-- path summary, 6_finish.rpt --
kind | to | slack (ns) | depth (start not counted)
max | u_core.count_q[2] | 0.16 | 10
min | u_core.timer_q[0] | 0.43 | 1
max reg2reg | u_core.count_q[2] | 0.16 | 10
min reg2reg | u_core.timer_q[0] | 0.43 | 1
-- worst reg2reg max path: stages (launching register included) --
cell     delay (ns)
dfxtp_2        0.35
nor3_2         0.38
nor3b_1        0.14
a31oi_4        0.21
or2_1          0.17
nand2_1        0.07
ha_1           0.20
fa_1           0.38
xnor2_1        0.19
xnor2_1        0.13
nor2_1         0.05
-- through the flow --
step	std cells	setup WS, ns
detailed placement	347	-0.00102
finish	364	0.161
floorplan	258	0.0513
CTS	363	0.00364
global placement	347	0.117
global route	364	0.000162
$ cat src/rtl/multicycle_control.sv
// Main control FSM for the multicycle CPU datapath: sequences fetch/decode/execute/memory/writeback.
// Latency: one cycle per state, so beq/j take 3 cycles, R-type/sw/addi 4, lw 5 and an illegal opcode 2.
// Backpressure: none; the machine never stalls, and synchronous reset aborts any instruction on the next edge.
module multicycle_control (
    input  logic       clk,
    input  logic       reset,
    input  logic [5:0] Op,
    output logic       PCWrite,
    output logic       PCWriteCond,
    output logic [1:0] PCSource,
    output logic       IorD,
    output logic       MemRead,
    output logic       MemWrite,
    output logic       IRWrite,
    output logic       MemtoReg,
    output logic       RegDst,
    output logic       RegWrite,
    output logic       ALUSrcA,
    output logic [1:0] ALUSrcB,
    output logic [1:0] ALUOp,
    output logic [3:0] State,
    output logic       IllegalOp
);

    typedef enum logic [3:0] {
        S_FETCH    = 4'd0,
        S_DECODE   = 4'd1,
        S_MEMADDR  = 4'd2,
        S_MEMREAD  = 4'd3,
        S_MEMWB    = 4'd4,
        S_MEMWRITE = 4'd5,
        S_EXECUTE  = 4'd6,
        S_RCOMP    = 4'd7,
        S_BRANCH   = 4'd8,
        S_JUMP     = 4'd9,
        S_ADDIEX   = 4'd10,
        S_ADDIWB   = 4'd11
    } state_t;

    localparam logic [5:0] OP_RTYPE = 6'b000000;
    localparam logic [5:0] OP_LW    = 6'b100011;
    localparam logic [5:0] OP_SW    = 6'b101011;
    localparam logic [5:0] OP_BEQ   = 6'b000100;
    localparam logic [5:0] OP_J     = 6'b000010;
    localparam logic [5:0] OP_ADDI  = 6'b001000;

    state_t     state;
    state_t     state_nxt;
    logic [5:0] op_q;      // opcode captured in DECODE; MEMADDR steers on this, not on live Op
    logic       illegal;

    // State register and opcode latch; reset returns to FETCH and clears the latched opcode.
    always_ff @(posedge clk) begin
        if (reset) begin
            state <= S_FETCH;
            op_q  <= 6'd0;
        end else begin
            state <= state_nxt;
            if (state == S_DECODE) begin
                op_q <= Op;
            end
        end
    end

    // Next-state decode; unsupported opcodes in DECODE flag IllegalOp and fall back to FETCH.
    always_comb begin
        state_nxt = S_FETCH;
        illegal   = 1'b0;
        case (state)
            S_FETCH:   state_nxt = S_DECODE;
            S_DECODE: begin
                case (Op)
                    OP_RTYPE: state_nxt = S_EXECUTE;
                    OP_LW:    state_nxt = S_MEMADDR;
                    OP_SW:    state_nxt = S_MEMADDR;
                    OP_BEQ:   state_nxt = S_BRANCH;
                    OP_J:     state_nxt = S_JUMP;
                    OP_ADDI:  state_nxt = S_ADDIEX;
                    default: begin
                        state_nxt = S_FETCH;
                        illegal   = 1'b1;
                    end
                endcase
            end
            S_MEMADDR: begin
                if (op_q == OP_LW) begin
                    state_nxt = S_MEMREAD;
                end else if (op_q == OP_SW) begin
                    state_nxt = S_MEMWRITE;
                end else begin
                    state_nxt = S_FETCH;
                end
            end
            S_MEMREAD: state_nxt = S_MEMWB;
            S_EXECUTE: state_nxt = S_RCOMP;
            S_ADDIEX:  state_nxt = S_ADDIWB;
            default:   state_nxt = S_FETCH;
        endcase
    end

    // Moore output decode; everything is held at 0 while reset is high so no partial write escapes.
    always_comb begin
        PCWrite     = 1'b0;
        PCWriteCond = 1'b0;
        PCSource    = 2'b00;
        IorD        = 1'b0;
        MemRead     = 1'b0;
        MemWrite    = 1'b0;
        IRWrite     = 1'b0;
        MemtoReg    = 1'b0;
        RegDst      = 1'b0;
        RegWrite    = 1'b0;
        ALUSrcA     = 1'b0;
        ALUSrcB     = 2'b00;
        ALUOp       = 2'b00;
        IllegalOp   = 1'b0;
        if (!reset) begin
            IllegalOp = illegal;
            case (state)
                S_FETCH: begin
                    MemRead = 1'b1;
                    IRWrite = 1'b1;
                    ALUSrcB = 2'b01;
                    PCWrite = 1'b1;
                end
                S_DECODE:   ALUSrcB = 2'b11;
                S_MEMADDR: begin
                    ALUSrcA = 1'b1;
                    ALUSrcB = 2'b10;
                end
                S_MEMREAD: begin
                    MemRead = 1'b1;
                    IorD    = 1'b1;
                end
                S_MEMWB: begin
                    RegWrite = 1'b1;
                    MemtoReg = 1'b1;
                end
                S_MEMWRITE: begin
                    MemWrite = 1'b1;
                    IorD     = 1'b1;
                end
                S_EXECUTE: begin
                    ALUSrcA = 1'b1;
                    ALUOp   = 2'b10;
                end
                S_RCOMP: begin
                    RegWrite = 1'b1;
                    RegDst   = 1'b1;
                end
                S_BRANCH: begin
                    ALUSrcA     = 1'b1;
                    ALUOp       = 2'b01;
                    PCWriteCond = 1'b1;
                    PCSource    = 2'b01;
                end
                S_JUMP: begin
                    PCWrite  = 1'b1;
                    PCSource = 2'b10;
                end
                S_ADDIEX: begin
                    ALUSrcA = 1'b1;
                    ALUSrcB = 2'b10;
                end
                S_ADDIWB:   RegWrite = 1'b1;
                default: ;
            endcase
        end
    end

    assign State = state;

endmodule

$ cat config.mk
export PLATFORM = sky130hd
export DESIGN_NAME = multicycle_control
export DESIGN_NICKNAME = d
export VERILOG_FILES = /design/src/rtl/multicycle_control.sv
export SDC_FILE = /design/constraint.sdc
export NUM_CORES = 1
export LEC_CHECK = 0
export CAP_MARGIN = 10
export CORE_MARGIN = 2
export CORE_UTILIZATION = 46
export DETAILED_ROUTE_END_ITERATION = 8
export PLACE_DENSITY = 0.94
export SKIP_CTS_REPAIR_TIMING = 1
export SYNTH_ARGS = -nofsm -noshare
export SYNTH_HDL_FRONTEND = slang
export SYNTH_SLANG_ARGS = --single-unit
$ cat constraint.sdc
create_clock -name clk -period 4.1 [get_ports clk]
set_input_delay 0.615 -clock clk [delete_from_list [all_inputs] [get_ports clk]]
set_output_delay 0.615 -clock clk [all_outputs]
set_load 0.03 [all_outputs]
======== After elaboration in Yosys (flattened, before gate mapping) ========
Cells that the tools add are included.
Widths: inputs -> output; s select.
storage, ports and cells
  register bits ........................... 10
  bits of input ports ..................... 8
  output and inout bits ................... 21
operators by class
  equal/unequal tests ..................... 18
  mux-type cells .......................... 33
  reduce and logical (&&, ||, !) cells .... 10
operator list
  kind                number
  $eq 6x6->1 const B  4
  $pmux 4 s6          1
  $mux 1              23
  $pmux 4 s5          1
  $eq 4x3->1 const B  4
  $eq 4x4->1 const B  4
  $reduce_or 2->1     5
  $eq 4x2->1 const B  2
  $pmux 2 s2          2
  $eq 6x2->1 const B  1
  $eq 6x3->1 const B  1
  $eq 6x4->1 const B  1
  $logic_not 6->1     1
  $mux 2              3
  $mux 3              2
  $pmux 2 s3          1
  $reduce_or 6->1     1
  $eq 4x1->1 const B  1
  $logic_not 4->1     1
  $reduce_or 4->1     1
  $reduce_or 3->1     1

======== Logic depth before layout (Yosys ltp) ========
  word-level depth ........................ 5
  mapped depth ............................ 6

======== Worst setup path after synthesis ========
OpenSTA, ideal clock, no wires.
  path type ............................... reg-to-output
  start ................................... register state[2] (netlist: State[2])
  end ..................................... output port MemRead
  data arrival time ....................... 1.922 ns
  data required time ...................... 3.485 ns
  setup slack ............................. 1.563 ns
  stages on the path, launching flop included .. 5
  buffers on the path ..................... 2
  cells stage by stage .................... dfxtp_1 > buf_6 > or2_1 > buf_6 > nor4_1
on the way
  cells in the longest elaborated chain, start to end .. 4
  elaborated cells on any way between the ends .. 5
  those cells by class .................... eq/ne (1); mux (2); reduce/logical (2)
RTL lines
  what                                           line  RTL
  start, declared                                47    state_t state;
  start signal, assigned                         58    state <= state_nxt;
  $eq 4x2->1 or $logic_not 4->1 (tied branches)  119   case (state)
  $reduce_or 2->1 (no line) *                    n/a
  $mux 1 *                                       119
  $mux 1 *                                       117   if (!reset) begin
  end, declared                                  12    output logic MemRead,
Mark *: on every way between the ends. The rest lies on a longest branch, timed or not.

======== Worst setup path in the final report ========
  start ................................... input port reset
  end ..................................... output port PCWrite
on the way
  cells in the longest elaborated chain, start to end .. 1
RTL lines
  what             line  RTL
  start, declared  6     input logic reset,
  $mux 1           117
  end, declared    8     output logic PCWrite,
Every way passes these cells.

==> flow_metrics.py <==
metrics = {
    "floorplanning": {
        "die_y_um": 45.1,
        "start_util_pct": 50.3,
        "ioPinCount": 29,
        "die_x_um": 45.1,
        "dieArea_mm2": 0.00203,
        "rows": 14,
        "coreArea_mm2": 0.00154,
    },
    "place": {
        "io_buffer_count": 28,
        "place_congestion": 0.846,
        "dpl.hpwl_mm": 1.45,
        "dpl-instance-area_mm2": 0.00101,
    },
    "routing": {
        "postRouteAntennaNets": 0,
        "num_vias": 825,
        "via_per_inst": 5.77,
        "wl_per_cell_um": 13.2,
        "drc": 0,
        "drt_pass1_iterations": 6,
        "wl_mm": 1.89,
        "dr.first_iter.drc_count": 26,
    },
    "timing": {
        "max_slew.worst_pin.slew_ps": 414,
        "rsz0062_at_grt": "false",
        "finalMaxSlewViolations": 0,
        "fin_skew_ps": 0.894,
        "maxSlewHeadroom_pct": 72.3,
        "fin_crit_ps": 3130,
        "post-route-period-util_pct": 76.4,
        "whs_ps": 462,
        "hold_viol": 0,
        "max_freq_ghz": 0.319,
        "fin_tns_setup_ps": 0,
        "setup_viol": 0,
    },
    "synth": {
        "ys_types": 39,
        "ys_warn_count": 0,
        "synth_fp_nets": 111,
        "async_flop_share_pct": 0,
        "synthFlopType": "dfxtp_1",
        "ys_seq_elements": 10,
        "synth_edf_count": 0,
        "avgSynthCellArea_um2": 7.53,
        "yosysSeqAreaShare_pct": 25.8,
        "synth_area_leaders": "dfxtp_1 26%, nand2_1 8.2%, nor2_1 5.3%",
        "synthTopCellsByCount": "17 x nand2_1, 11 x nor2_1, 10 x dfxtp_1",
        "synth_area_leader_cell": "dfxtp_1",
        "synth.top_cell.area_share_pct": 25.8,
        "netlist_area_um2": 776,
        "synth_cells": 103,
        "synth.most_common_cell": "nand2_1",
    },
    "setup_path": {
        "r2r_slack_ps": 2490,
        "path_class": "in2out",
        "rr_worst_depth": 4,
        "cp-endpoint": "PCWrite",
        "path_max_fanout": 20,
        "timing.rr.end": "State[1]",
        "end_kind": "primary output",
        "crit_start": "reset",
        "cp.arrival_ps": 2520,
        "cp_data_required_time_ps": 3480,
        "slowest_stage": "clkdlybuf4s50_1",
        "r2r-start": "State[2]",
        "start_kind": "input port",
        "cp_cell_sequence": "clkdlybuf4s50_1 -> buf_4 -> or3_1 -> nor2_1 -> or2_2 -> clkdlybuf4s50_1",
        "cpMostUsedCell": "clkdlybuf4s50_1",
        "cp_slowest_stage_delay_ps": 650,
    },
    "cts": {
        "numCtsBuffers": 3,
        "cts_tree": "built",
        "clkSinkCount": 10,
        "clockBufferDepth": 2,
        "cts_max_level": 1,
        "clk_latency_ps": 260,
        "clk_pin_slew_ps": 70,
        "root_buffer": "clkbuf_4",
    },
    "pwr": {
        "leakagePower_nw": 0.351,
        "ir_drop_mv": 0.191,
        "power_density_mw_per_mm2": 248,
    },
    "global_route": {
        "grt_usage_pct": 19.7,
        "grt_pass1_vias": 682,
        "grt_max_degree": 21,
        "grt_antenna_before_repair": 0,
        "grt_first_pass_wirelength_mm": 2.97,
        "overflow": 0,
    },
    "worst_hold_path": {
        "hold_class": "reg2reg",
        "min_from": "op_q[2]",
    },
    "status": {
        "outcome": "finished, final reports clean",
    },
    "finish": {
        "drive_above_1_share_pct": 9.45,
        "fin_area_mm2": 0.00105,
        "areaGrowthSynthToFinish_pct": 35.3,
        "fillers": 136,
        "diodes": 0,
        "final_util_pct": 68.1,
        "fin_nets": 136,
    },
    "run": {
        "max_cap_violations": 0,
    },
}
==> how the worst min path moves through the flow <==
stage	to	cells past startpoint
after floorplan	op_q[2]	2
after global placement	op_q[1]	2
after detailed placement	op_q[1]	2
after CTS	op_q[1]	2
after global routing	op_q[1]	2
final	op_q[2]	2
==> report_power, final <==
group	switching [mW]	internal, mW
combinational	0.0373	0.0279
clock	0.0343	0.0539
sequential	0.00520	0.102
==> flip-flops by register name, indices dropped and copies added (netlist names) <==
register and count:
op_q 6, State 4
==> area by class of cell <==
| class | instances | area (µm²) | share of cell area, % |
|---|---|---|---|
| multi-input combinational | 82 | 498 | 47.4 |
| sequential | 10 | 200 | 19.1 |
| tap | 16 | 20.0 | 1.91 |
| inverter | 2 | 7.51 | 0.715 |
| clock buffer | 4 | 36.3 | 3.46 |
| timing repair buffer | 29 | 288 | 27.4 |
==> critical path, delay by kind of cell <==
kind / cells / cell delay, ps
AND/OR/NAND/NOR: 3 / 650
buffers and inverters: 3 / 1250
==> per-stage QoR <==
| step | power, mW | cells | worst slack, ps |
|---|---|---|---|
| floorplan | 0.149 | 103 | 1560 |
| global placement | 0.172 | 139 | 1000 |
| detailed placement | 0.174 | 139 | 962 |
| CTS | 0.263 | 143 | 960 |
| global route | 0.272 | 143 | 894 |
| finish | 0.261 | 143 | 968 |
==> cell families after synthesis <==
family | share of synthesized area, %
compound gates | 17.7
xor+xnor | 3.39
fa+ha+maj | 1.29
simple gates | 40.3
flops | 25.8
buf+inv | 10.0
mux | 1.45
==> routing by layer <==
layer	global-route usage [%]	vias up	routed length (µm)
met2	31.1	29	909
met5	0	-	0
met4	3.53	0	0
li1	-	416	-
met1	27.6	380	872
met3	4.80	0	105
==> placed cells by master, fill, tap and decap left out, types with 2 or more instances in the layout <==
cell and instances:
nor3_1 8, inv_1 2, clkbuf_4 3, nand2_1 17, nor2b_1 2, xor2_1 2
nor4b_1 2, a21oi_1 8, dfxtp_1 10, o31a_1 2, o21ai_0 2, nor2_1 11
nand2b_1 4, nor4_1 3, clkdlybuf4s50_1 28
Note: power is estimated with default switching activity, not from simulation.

##############################

◆ **What you have to do**: Copy out, exactly and alone, the lines of the entries above between the ones holding "4x3->1 const B" and "setup slack .............................", inclusive.

◆ **Solution**:
  $eq 4x3->1 const B  4
  $eq 4x4->1 const B  4
  $reduce_or 2->1     5
  $eq 4x2->1 const B  2
  $pmux 2 s2          2
  $eq 6x2->1 const B  1
  $eq 6x3->1 const B  1
  $eq 6x4->1 const B  1
  $logic_not 6->1     1
  $mux 2              3
  $mux 3              2
  $pmux 2 s3          1
  $reduce_or 6->1     1
  $eq 4x1->1 const B  1
  $logic_not 4->1     1
  $reduce_or 4->1     1
  $reduce_or 3->1     1

======== Logic depth before layout (Yosys ltp) ========
  word-level depth ........................ 5
  mapped depth ............................ 6

======== Worst setup path after synthesis ========
OpenSTA, ideal clock, no wires.
  path type ............................... reg-to-output
  start ................................... register state[2] (netlist: State[2])
  end ..................................... output port MemRead
  data arrival time ....................... 1.922 ns
  data required time ...................... 3.485 ns
  setup slack ............................. 1.563 ns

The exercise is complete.